Bollinger Squeeze Breakout (Breakout)
Bollinger's Squeeze: waits for the band width to hit a 125-bar low — the market coiling into unusual calm — then buys the first close above the upper band and sells when price falls back below the midline.
How It Works
- Compute 20-bar Bollinger Bands and watch their relative width — upper band minus lower band, divided by the middle. Narrow bands mean the market has gone unusually quiet.
- A squeeze is on when the width hits its lowest value of the last 125 bars: volatility is as compressed as it has been in roughly six months of bars, and quiet markets tend to resolve into violent moves.
- Buy the first close above the upper band within 5 bars of a squeeze — the compression resolving upward with force. A band break without a fresh squeeze is ignored.
- Sell when the close falls back below the middle band — the expansion has run its course.
Worked example. The bands narrow to 98.5–101.5 around a middle of 100 — a width of 3%, the lowest in 125 bars, so the squeeze is on. Two bars later price closes at 101.8, above the upper band — buy. The released move runs for weeks; when a close at 106.1 finally slips under the risen middle band at 106.5, the trade exits.

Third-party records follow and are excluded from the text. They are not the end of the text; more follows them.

### src/rtl/pc_unit.sv
// Program-counter unit: holds the architectural PC and selects the next PC from
// sequential, branch, JAL, JALR and trap-redirect sources, with a RUN/HALT FSM.
module pc_unit #(
    parameter int unsigned            PC_WIDTH     = 32,
    parameter int unsigned            IMM_WIDTH    = 64,
    parameter logic [PC_WIDTH-1:0]    RESET_VECTOR = '0,
    parameter int unsigned            INST_BYTES   = 4
) (
    input  logic                  clk,
    input  logic                  reset,
    input  logic                  stall,
    input  logic                  branch,
    input  logic                  ALU_zero,
    input  logic                  jump,
    input  logic                  jalr,
    input  logic [IMM_WIDTH-1:0]  imm_gen_out,
    input  logic [PC_WIDTH-1:0]   rs1_val,
    input  logic                  redirect_valid,
    input  logic [PC_WIDTH-1:0]   redirect_pc,
    output logic [PC_WIDTH-1:0]   pc_out,
    output logic [PC_WIDTH-1:0]   pc_plus_inst,
    output logic                  taken,
    output logic                  misaligned_fault,
    output logic                  halted
);

    localparam logic [PC_WIDTH-1:0] ALIGN_MASK = PC_WIDTH'(INST_BYTES - 1);
    localparam logic [PC_WIDTH-1:0] INST_INC   = PC_WIDTH'(INST_BYTES);

    typedef enum logic {RUN = 1'b0, HALT = 1'b1} state_e;

    state_e              state_q, state_d;
    logic [PC_WIDTH-1:0] pc_q, pc_d;
    logic                taken_q, taken_d;
    logic                fault_q, fault_d;

    logic [PC_WIDTH-1:0] imm_w;
    logic [PC_WIDTH-1:0] rel_tgt;
    logic [PC_WIDTH-1:0] jalr_tgt;
    logic [PC_WIDTH-1:0] redir_tgt;
    logic [PC_WIDTH-1:0] ctl_tgt;
    logic                ctl_sel;

    assign imm_w     = imm_gen_out[PC_WIDTH-1:0];
    assign rel_tgt   = pc_q + imm_w;
    assign jalr_tgt  = (rs1_val + imm_w) & ~PC_WIDTH'(1);
    assign redir_tgt = redirect_pc & ~ALIGN_MASK;

    // Upper immediate bits are architecturally irrelevant to the PC datapath.
    generate
        if (IMM_WIDTH > PC_WIDTH) begin : g_imm_hi
            logic unused_imm_hi;
            assign unused_imm_hi = ^imm_gen_out[IMM_WIDTH-1:PC_WIDTH];
        end
    endgenerate

    always_comb begin
        ctl_sel = 1'b1;
        ctl_tgt = rel_tgt;
        if (jalr)                      ctl_tgt = jalr_tgt;
        else if (jump)                 ctl_tgt = rel_tgt;
        else if (branch && ALU_zero)   ctl_tgt = rel_tgt;
        else                           ctl_sel = 1'b0;
    end

    always_comb begin
        state_d = state_q;
        pc_d    = pc_q;
        taken_d = taken_q;
        fault_d = fault_q;
        unique case (state_q)
            RUN: begin
                if (redirect_valid) begin
                    pc_d    = redir_tgt;
                    taken_d = 1'b1;
                end else if (!stall) begin
                    if (!ctl_sel) begin
                        pc_d    = pc_q + INST_INC;
                        taken_d = 1'b0;
                    end else if ((ctl_tgt & ALIGN_MASK) != '0) begin
                        // Bad target is dropped; PC stays on the faulting instruction.
                        fault_d = 1'b1;
                        taken_d = 1'b0;
                        state_d = HALT;
                    end else begin
                        pc_d    = ctl_tgt;
                        taken_d = 1'b1;
                    end
                end
            end
            HALT: begin
                if (redirect_valid) begin
                    pc_d    = redir_tgt;
                    taken_d = 1'b1;
                    fault_d = 1'b0;
                    state_d = RUN;
                end
            end
            default: state_d = RUN;
        endcase
    end

    always_ff @(posedge clk) begin
        if (reset) begin
            state_q <= RUN;
            pc_q    <= RESET_VECTOR;
            taken_q <= 1'b0;
            fault_q <= 1'b0;
        end else begin
            state_q <= state_d;
            pc_q    <= pc_d;
            taken_q <= taken_d;
            fault_q <= fault_d;
        end
    end

    assign pc_out           = pc_q;
    assign pc_plus_inst     = pc_q + INST_INC;
    assign taken            = taken_q;
    assign misaligned_fault = fault_q;
    assign halted           = (state_q == HALT);

endmodule
===== config.mk =====
export PLATFORM = sky130hd
export DESIGN_NAME = axi2mem_synch_rsp
export DESIGN_NICKNAME = d
export VERILOG_FILES = /design/src/rtl/axi2mem_pkg.sv /design/src/rtl/axi2mem_buffer.sv /design/src/rtl/axi2mem_synch_rsp.sv
export SDC_FILE = /design/constraint.sdc
export NUM_CORES = 1
export LEC_CHECK = 0
export BUFFER_PORTS_ARGS = -buffer_cell sky130_fd_sc_hd__buf_4
export CAP_MARGIN = 10
export CORE_UTILIZATION = 44
export DETAILED_ROUTE_END_ITERATION = 10
export PLACE_DENSITY = 0.64
export SLEW_MARGIN = 20
export SYNTH_ARGS = -nofsm -noshare
export SYNTH_HDL_FRONTEND = slang
export SYNTH_SLANG_ARGS = --single-unit

===== constraint.sdc =====
create_clock -name clk_i -period 2.23 [get_ports clk_i]
set_input_delay 0.3345 -clock clk_i [delete_from_list [all_inputs] [get_ports clk_i]]
set_output_delay 0.3345 -clock clk_i [all_outputs]
set_load 0.01 [all_outputs]
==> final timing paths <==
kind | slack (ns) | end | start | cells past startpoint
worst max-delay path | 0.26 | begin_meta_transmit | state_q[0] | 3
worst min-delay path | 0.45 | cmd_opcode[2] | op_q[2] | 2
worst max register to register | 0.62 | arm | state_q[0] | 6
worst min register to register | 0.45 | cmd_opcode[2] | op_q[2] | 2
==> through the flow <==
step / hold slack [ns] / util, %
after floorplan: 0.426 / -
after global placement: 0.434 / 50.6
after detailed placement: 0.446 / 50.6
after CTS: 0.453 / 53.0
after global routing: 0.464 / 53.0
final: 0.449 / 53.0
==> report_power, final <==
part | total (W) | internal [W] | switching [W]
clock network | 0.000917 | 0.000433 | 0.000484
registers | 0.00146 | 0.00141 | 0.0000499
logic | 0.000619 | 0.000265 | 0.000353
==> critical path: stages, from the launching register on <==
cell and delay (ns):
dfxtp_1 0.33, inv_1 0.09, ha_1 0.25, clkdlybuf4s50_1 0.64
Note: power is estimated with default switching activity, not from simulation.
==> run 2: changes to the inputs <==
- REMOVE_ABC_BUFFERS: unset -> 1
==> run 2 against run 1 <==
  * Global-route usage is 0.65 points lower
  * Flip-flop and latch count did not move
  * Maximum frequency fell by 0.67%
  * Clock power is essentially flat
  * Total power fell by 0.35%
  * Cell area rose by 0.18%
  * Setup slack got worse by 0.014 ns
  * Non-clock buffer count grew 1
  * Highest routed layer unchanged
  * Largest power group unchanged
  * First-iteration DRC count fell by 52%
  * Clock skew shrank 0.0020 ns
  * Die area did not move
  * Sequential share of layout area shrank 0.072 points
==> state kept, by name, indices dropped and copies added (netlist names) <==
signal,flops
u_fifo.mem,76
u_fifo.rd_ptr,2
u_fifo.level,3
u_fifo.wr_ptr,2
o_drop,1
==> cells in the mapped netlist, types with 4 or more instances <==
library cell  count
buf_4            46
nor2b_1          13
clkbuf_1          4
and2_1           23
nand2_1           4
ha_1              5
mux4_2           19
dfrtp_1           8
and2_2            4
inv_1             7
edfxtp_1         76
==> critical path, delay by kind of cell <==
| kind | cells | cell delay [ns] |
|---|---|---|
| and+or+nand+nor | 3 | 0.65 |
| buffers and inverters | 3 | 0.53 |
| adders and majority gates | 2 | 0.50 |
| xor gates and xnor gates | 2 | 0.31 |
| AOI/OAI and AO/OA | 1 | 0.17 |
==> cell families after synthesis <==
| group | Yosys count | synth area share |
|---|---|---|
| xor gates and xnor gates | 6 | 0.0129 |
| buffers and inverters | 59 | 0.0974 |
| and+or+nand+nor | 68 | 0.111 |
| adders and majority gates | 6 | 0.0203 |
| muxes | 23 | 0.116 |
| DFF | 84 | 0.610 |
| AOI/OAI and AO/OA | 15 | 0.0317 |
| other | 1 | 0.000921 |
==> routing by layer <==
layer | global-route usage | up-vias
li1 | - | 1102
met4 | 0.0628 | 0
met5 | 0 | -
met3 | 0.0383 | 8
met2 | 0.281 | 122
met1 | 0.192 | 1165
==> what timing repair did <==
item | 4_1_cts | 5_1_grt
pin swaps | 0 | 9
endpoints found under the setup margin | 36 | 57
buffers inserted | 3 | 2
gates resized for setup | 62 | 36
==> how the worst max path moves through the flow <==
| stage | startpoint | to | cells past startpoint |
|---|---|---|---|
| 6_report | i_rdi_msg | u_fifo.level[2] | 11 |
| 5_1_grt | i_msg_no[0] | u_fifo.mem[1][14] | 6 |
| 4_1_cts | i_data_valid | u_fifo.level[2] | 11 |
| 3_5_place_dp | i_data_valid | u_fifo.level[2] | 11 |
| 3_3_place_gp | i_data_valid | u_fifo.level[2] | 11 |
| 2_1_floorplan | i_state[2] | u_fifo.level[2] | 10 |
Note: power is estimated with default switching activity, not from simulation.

The Math Behind The Indicators
Everything runs on closing prices of the traded timeframe: P is a close, Pt today's close, and N counts bars — one bar is one candle of that timeframe, so 20 bars on a 1h chart is 20 hours.
- Simple Moving Average (SMA)
- The plain average of the last N closing prices: add them up, divide by N. It smooths out bar-to-bar noise so the underlying direction is easier to see — a rising SMA means recent prices sit above where they used to be.
- Example: With N = 3 and closes 100, 102, 104 the SMA is (100 + 102 + 104) / 3 = 102.
- Bollinger Bands
- A 20-bar SMA with an envelope two standard deviations above and below it. The standard deviation σ measures how far closes have recently strayed from their average, so the bands widen when the market is choppy and tighten when it is calm — a close outside a band is a statistically unusual move.
- Example: If the last 20 closes average 100 and typically stray about 1.5 from it (σ = 1.5), the bands sit at 100 ± 3, i.e. 97 and 103. A close at 96.5 is below the lower band — unusually cheap relative to the recent range.